Week 13 (4-23-06)
The GUI and my presentation are FINISHED!! The website is (almost) finished, with only one page left.
Tomorrow I will be practicing my presentation and concluding my analysis. The big presentation is
Tuesday afternoon - it will be such a relief to have it done.
Weeks 11 and 12 (4-17-06)
These past two weeks I have been busy gathering loose ends. I continued development of the GUI
and I have finished my final two algorithms for finding the plaintext/key. The coding of the
matrix reduction algorithm proved to be the last difficult part. Although I admit, had I done
my math correctly on paper and remembered all addition and inverses had to be done in mod 26
when I was verifying my algorithm worked, it would have taken me less time and saved on confusion.
The basic algorithm that attempts to match characters purely on frequency counts is the least
accurate. This is logical considering the other two algorithms go through EVERY possibility
and select the best fit. I was quite pleased with the other two algorithms.
Next week is the big presentation. Before then my to do list is: finish the GUI, do the
analysis on the various methods, and prepare my presentation.
Week 10 (4-02-06)
I have started to
integrate my algorithms to find the key length into one C++ program for use by
my GUI. While it was a bit of a slow process, it also encouraged me to look
over my code again and clean it up. I also started my GUI. I am having
difficulties executing my GUI from the classes folder so until I can clear this
up with Dawn Rohm, it can be found at compsci.snc.edu/~webemm/CrackCode.pl
My to do list: implement a matrix reduction algorithm, complete the final two
algorithms for decrypting a ciphertext, perform the analysis on the various
algorithms, make alterations to the function that combines all algorithms for
finding the key lengths according to the analysis, finish the GUI, and get
ready for the presentation. Needless to say, these next two weeks I will be
busy.
Week 9 (3-27-06)
I decided to put
the algorithm I was implementing on hold and move on to a new one. As a result
of statistical analysis occuring only down a column, the only information I can
take advantage of initially is frequency analysis on single letters (meaning I
cannot consider digram or trigram frequencies in the English language such as
'th' and 'the').
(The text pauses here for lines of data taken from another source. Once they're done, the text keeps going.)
Background: an optimization exercise with open tools, aiming at small area. Do not read the settings as production practice. The RTL was checked by simulation tests, not by an equivalence proof against the original design. No driver is modelled on the clock port, so clocking that relies on it looks cheaper here than on a real chip. Power is estimated from default activity; no workload was simulated.

$ cat flow/flow/run.sh
#!/bin/bash
# The standard layout, with the smallest buffer (buf_1) as each port's
# buffer, and a clock tree of clkbuf_4 without dummy loads in which the
# leaves that drive too much are upsized to clkbuf_8 (flow/post_cts.tcl).
set -euo pipefail
export BUFFER_PORTS_ARGS="-buffer_cell sky130_fd_sc_hd__buf_1"
export CTS_ARGS="-sink_clustering_enable -repair_clock_nets -buf_list sky130_fd_sc_hd__clkbuf_4 -dont_use_dummy_load"
export POST_CTS_TCL="$PWD/flow/post_cts.tcl"
bash standard.sh > standard_flow.log 2>&1
$ cat flow/flow/post_cts.tcl
# Sourced by ORFS at the end of its CTS step (POST_CTS_TCL). The tree is
# built from clkbuf_4; a leaf buffer whose flip-flops would see a clock slew
# above 112 ps (placement estimate) is upsized to clkbuf_8, then the
# placement is legalized again.
estimate_parasitics -placement
set my_upsized 0
foreach inst [get_cells clkbuf_*] {
  set out [get_pins -of_objects $inst -filter "direction==output"]
  set worst 0.0
  foreach p [get_pins -of_objects [get_nets -of_objects $out] -filter "direction==input"] {
    set w [expr {max([get_property $p slew_max_rise], [get_property $p slew_max_fall])}]
    if {$w > $worst} { set worst $w }
  }
  if {$worst > 0.112 && [get_property [get_lib_cells -of_objects $inst] name] eq "sky130_fd_sc_hd__clkbuf_4"} {
    replace_cell $inst sky130_fd_sc_hd__clkbuf_8
    incr my_upsized
  }
}
puts "post_cts: upsized $my_upsized clock buffers"
detailed_placement
check_placement -verbose
estimate_parasitics -placement
$ cat flow/standard.sh
#!/bin/bash
# synth_recipe.tcl (not shown) runs the flow's synth.tcl, then flattens the netlist and writes it again
# the make line also repeats each setting of config.mk as NAME=value (left out here)
make -C /OpenROAD-flow-scripts/flow DESIGN_CONFIG=/design/flow/config.mk WORK_HOME=/design/flow/orfs CLKGATE_MAP_FILE= SYNTH_SCRIPT=/design/flow/synth_recipe.tcl "${@:-finish}"
$ cat flow/config.mk
export PLATFORM = sky130hd
export DESIGN_NAME = wt440hrx_core
export DESIGN_NICKNAME = wt440hrx_core
export VERILOG_FILES = /design/flow/design.v
export SDC_FILE = /design/flow/constraint.sdc
export NUM_CORES = 4
export LEC_CHECK = 0
export CAP_MARGIN = 20
export CORE_MARGIN = 2
export CORE_UTILIZATION = 85
export SLEW_MARGIN = 20
export SYNTH_HIERARCHICAL = 1
$ cat flow/constraint.sdc
create_clock -name core_clock -period 14.0 [get_ports {clk}]
set_input_delay 2.8000 -clock core_clock [delete_from_list [all_inputs] [get_ports {clk}]]
set_output_delay 2.8000 -clock core_clock [all_outputs]
set_load 0.01 [all_outputs]
$ cat flow/design.v
module wt440hrx_core #(
    parameter [31:0] BIT_LEN      = 32'd2000,
    parameter [31:0] TOL          = 32'd200,
    parameter [31:0] DEDUP_WINDOW = 32'd1000000,
    parameter        LAYOUT       = 0
) (
    input  wire               clk,
    input  wire               rst,
    input  wire               edge_valid,
    input  wire [31:0]        edge_ts,
    output wire               bit_valid,
    output wire               bit_value,
    output wire [31:0]        bit_ts,
    output wire               fr_valid,
    output wire               fr_dup,
    output wire               rd_valid,
    output wire [3:0]         rd_house,
    output wire [1:0]         rd_channel,
    output wire [1:0]         rd_status,
    output wire               rd_batt,
    output wire [7:0]         rd_hum,
    output wire [7:0]         rd_tint,
    output wire [3:0]         rd_tfrac,
    output wire [1:0]         rd_seq,
    output wire [31:0]        rd_ts,
    output wire [2:0]         rd_channel_rep,
    output wire signed [12:0] rd_temp_x16
);
    localparam [31:0] BIT_LOW      = BIT_LEN - TOL;
    localparam [31:0] BIT_HIGH     = BIT_LEN + TOL;
    localparam [31:0] HALFBIT_LOW  = (BIT_LEN >> 1) - (TOL >> 1);
    localparam [31:0] HALFBIT_HIGH = (BIT_LEN >> 1) + (TOL >> 1);
    localparam [31:0] AGE_K        = 32'd0 - DEDUP_WINDOW;
    localparam [13:0] AGE_KM       = AGE_K[19:6];
    localparam [6:0]  AGE_KU       = AGE_KM[13:7];
    localparam [6:0]  AGE_KL       = AGE_KM[6:0];
    wire [31:0] nts = ~edge_ts;
    reg        ld_first;    
    reg        ld_half;     
    reg [31:0] last_ts;     
    reg [31:0] prev_ts;     
    reg [5:0]  idx;         
    reg [1:0]  csum;        
    reg [29:0] sr;          
    reg        dd_valid;
    reg [27:0] dd_f;        
    reg [31:0] dd_ts;       
    wire [11:0] nd, ng;
    wire [12:1] cd, cg;
    wire [31:12] pd, pg;
    wire [30:12] gd, gg;
    wt440_ha u_d0 (.x(nts[0]), .y(last_ts[0]), .s(nd[0]), .co(cd[1]));
    wt440_ha u_g0 (.x(nts[0]), .y(prev_ts[0]), .s(ng[0]), .co(cg[1]));
    genvar i;
    generate
        for (i = 1; i < 12; i = i + 1) begin : g_lo
            wt440_fa u_d (.x(nts[i]), .y(last_ts[i]), .c(cd[i]), .s(nd[i]), .co(cd[i+1]));
            wt440_fa u_g (.x(nts[i]), .y(prev_ts[i]), .c(cg[i]), .s(ng[i]), .co(cg[i+1]));
        end
        for (i = 12; i < 31; i = i + 1) begin : g_hi
            wt440_ha u_d (.x(nts[i]), .y(last_ts[i]), .s(pd[i]), .co(gd[i]));
            wt440_ha u_g (.x(nts[i]), .y(prev_ts[i]), .s(pg[i]), .co(gg[i]));
        end
    endgenerate
    assign pd[31] = nts[31] ^ last_ts[31];
    assign pg[31] = nts[31] ^ prev_ts[31];
    wire d_hz = ((pd[12] ^ cd[12]) && ((pd[31:13] ^ gd[30:12]) == 19'h7FFFF));
    wire g_hz = ((pg[12] ^ cg[12]) && ((pg[31:13] ^ gg[30:12]) == 19'h7FFFF));
    wire [11:0] d = ~nd;
    wire [11:0] g = ~ng;
    wire [5:0]  a_g = nts[5:0] & dd_ts[5:0];
    wire [5:0]  a_t = nts[5:0] | dd_ts[5:0];
    wire a_g10 = a_g[1] | (a_t[1] & a_g[0]);
    wire a_g32 = a_g[3] | (a_t[3] & a_g[2]);
    wire a_t32 = a_t[3] & a_t[2];
    wire a_g54 = a_g[5] | (a_t[5] & a_g[4]);
    wire a_t54 = a_t[5] & a_t[4];
    wire a_c6  = a_g54 | (a_t54 & (a_g32 | (a_t32 & a_g10)));
    wire [12:6]  nal;
    wire [13:7]  cal;
    wire [6:0]   u0;
    wire [20:14] cau;
    wire [31:20] pa;
    wire [30:20] ga;
    wt440_fa u_al6 (.x(nts[6]), .y(dd_ts[6]), .c(a_c6), .s(nal[6]), .co(cal[7]));
    wt440_ha u_au0 (.x(nts[13]), .y(dd_ts[13]), .s(u0[0]), .co(cau[14]));
    generate
        for (i = 7; i < 13; i = i + 1) begin : g_al
            wt440_fa u_a (.x(nts[i]), .y(dd_ts[i]), .c(cal[i]), .s(nal[i]), .co(cal[i+1]));
        end
        for (i = 14; i < 20; i = i + 1) begin : g_au
            wt440_fa u_a (.x(nts[i]), .y(dd_ts[i]), .c(cau[i]), .s(u0[i-13]), .co(cau[i+1]));
        end
        for (i = 20; i < 31; i = i + 1) begin : g_ah
            wt440_ha u_a (.x(nts[i]), .y(dd_ts[i]), .s(pa[i]), .co(ga[i]));
        end
    endgenerate
    assign pa[31] = nts[31] ^ dd_ts[31];
    wire a_c13  = cal[13];
    wire u_max  = (u0 == 7'h7F);
    wire a_c20  = cau[20] || (a_c13 && u_max);
    wire l_ge   = (nal >= AGE_KL);
    wire u_gt   = a_c13 ? (u0 >= AGE_KU && !u_max) : (u0 > AGE_KU);
    wire u_eq   = a_c13 ? (u0 == AGE_KU - 7'd1) : (u0 == AGE_KU);
    wire a_hz   = ((pa[20] ^ a_c20) && ((pa[31:21] ^ ga[30:20]) == 11'h7FF));
    wire age_lt = a_hz && (u_gt || (u_eq && l_ge));
    wire in_full = d_hz && (d >= BIT_LOW[11:0]) && (d <= BIT_HIGH[11:0]);
    wire in_half = d_hz && (d >= HALFBIT_LOW[11:0]) && (d <= HALFBIT_HIGH[11:0]);
    wire emit    = !ld_first && (ld_half ? in_half : in_full);
    assign bit_valid = edge_valid && !rst && emit;
    assign bit_value = ld_half;
    assign bit_ts    = edge_ts;
    always @(posedge clk) begin
        if (rst)
            ld_first <= 1'b1;
        else if (edge_valid)
            ld_first <= 1'b0;
    end
    always @(posedge clk) begin
        if (edge_valid) begin
            ld_half <= !ld_first && !ld_half && in_half;
            last_ts <= edge_ts;
        end
    end
    wire idx0       = (idx == 6'd0);
    wire pre_idx    = (idx[5:2] == 4'd0);
    wire last_bit   = (idx == 6'd35);
    wire spacing_ok = idx0 || (g_hz && (g >= BIT_LOW[11:0]) && (g <= BIT_HIGH[11:0]));
    wire pre_ok     = !pre_idx || (bit_value == !idx[1]);
    wire accept     = spacing_ok && pre_ok;
    wire parity_ok  = !csum[0] && (csum[1] == bit_value);
    assign fr_valid = bit_valid && accept && last_bit && parity_ok;
    always @(posedge clk) begin
        if (rst)
            idx <= 6'd0;
        else if (bit_valid)
            idx <= (!accept || last_bit) ? 6'd0 : idx + 6'd1;
    end
    always @(posedge clk) begin
        if (bit_valid) begin
            if (pre_idx)
                csum <= 2'b11;
            else if (idx[0])
                csum[1] <= csum[1] ^ bit_value;
            else
                csum[0] <= csum[0] ^ bit_value;
        end
    end
    always @(posedge clk) begin
        if (bit_valid && idx != 6'd34)
            sr <= {sr[28:0], bit_value};
    end
    always @(posedge clk) begin
        if (bit_valid)
            prev_ts <= edge_ts;
    end
    assign rd_house   = sr[29:26];
    assign rd_channel = sr[25:24];
    assign rd_status  = sr[23:22];
    assign rd_batt    = sr[21];
    assign rd_hum     = {1'b0, sr[20:14]};
    assign rd_tint    = sr[13:6];
    assign rd_tfrac   = sr[5:2];
    assign rd_seq     = sr[1:0];
    assign rd_ts      = edge_ts;
    wire same = (sr[29:2] == dd_f);
    assign fr_dup   = dd_valid && same && age_lt;
    assign rd_valid = fr_valid && !fr_dup;
    always @(posedge clk) begin
        if (rst)
            dd_valid <= 1'b0;
        else if (rd_valid)
            dd_valid <= 1'b1;
    end
    always @(posedge clk) begin
        if (rd_valid) begin
            dd_f  <= sr[29:2];
            dd_ts <= edge_ts;
        end
    end
    assign rd_channel_rep = {1'b0, rd_channel} + 3'd1;
    assign rd_temp_x16    = {{1'b0, rd_tint} - 9'd50, rd_tfrac};
endmodule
My plan of attack for this algorithm is to associate the most
frequently occuring letter in a column with having been encrypted by the letter
'e'. Then compute the frequencies of the letters based on this encryption and
determine if it is close enough to the standard frequencies. If it is not,
determine another logical encryption and continue the method. Finally, after
reaching a guess on each column, allow the user to select a specific column to
change the resulting text to perhaps a more feasible guess. I'll work on this
after I complete the other two algorithms I want to implement.
I have finished coding an algorithm which does quite well in decrypting a text.
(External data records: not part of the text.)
Context: an optimization exercise on an open-source flow, tuned for small area, a short achievable clock period and few clock cycles per item. The choices shown serve that exercise and are no tape-out recipe. Function was checked by simulation only, so behaviour that the tests miss may differ from the original. No activity file was given, so power comes from the tool's default toggle rates.

===== design/flow/design.v =====
module lfsr_eval (
    input  wire        clk,
    input  wire        rst,
    input  wire        start,
    input  wire [15:0] cfg_mask,
    input  wire [15:0] cfg_tap,
    input  wire [15:0] cfg_seed,
    input  wire        cfg_w8,
    output wire        busy,
    input  wire        s_valid,
    input  wire [7:0]  s_data,
    input  wire        s_last,
    output wire        s_ready,
    output wire        c_valid,
    output wire [7:0]  c_data,
    output wire [7:0]  k_data,
    input  wire        c_ready,
    output wire [15:0] state_out,
    input  wire [7:0]  h_addr,
    output wire [10:0] h_count
);
    localparam LB = 6;               
    localparam HB = 11 - LB;         
    localparam NE = 1024 >> LB;      
    reg        run;        
    reg        ov;         
    reg        olast;      
    reg [7:0]  oc;         
    reg [7:0]  ok;         
    reg [15:0] mask;       
    reg [15:0] tap;        
    reg [15:0] state;      
    reg [LB-1:0] lo [0:255];
    reg [7:0]    ea [0:NE-1];
    reg [HB-1:0] eh [0:NE-1];
    reg [15:0] s8;
    reg [7:0]  kb;
    integer k;
    always @(*) begin
        s8 = state;
        for (k = 0; k < 8; k = k + 1) begin
            s8 = (s8 >> 1) ^ (s8[0] ? mask : 16'h0000);
            kb[7 - k] = ^(s8 & tap);
        end
    end
    wire [15:0] cfg_wmask = cfg_w8 ? 16'h00FF : 16'hFFFF;
    wire [15:0] cfg_top   = cfg_w8 ? 16'h0080 : 16'h8000;
    wire go   = start & ~run;
    wire take = ov & c_ready;
    wire acc  = run & s_valid & (~ov | c_ready);
    always @(posedge clk) begin
        if (rst) begin
            run <= 1'b0;
            ov  <= 1'b0;
        end else begin
            if (go)
                run <= 1'b1;
            else if (take & olast)
                run <= 1'b0;
            if (acc)
                ov <= 1'b1;
            else if (take)
                ov <= 1'b0;
        end
    end
    always @(posedge clk) begin
        if (go) begin
            mask  <= (cfg_mask & cfg_wmask) | cfg_top;
            tap   <= cfg_tap;
            state <= cfg_seed & cfg_wmask;
        end else if (acc) begin
            state <= s8;
        end
        if (acc) begin
            oc    <= s_data ^ kb;
            ok    <= kb;
            olast <= s_last;
        end
    end
    wire [7:0] ra = run ? oc : h_addr;
    wire [LB-1:0] rlo = lo[ra];
    reg  [HB-1:0] rhi;
    reg  [NE-1:0] hit;
    reg  [NE-1:0] used;
    integer e;
    always @(*) begin
        rhi = {HB{1'b0}};
        for (e = 0; e < NE; e = e + 1) begin
            used[e] = |eh[e];
            hit[e]  = used[e] & (ea[e] == ra);
            rhi     = rhi | (eh[e] & {HB{hit[e]}});
        end
    end
    wire          carry = &rlo;
    wire          anyhit = |hit;
    wire [LB-1:0] wlo = (rlo + 1'b1) & {LB{run}};
    wire [HB-1:0] whi = (rhi + 1'b1) & {HB{run}};
    integer b;
    always @(posedge clk) begin
        for (b = 0; b < 256; b = b + 1)
            if (go | (take & (oc == b)))
                lo[b] <= wlo;
        for (e = 0; e < NE; e = e + 1)
            if (go | (take & carry & (anyhit ? hit[e] : (~used[e] & (e == 0 ? 1'b1 : used[e > 0 ? e - 1 : 0]))))) begin
                eh[e] <= whi;
                ea[e] <= oc;
            end
    end
    assign busy      = run;
    assign s_ready   = run & (~ov | c_ready);
    assign c_valid   = ov;
    assign c_data    = oc;
    assign k_data    = ok;
    assign state_out = state;
    assign h_count   = {rhi, rlo};
endmodule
This algorithm goes through the text column by column and takes the dot product
of each column with every possible shift of the alphabet. The dot product
closest to 0.065 is the probable shift of the column. This worked on all of my
test cases with no difficulties (hurray!).
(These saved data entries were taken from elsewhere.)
What follows belongs to an exercise in optimizing a design on an open flow for small area, a short achievable clock period and few clock cycles; a production flow would make more cautious choices.
In this exercise RTL edits were held to simulation tests only and were not proved equivalent to the original.
Power is estimated from default activity; no workload was simulated.

$ cat config.mk
export PLATFORM = sky130hd
export DESIGN_NAME = gdc_dbuf
export DESIGN_NICKNAME = gdc_dbuf
export VERILOG_FILES = /design/flow/design.v
export SDC_FILE = /design/flow/constraint.sdc
export NUM_CORES = 4
export LEC_CHECK = 0
export CAP_MARGIN = 20
export CORE_MARGIN = 2
export CORE_UTILIZATION = 40
export PLACE_DENSITY = 0.6
export SLEW_MARGIN = 20
$ cat constraint.sdc
create_clock -name core_clock -period 45.0 [get_ports {clk}]
set_input_delay 9.0000 -clock core_clock [delete_from_list [all_inputs] [get_ports {clk}]]
set_output_delay 9.0000 -clock core_clock [all_outputs]
set_load 0.01 [all_outputs]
Now I am working on implementing a third algorithm which attempts to determine
the relative shift between two columns. I have an artificial understanding of
the algorithm, but to ensure that I am not making up my own reasons for it
working, I am going to confer with Dawn Rohm tomorrow. This algorithm requires
solving a system of equations - I picked up references from Dr. McVey today on
coding matrix reduction. I hope to have this implemented before Thursday.
On a side note, as a result of Dawn Rohm's suggestion I altered the final
program I was working on last week to find the GCD of all repeating strings.
Instead of considering all repeating strings of length three or greater, I
increased the length a string must have to qualify as repeating to a length of
five. This resulted in great output - one GCD - which was correct for all test
cases but one. The one test case failed because there were no repeating strings
of length five, but at length four, it also worked correctly. These results
make sense because it eliminates (most) of the coincidental repeating strings.
Hence, in my final implementation I plan on having a defaulted length of five
and allowing users to alter this length.
Week 7/8 (3-20-06)
I have the final
algorithm working to find the keylength. The initial program simply recorded
the distances between repeating strings and attempted to find the GCD of ALL
these distances. The biggest issue I had with implementing the Kasiski Test in
this manner was a resulting overall GCD comming out to be 1. This results in no
gained knowledge. I attempted various ways of "throwing out" pieces of data to
get a meaningful GCD, however, none seemed to help. The solution I decided to
implement was to keep track of the distances for a specific string and compute
the GCD over all distances associated with a single string. If this GCD was
calculated to be 1, I threw out the string reasoning that there were
coincidental appearances of the string in various places, thus throwing off the
algorithm. However, if the GCD was greater than 1, I stored the result.
Finally, I took all of the GCD's for various strings and attempted to compute
the GCD of the compiled data. This proved to be a futile attempt as well: all
of my test cases resulted in an overall GCD of 1. Rather than attempting to
identify which numbers must be thrown out to get a useful GCD, I resorted to
printing out all GCD's computed. While this method may not be effective by
itself, I think (and hope) that the the resulting list will prove to be
beneficial when combining the various methods for finding the key length.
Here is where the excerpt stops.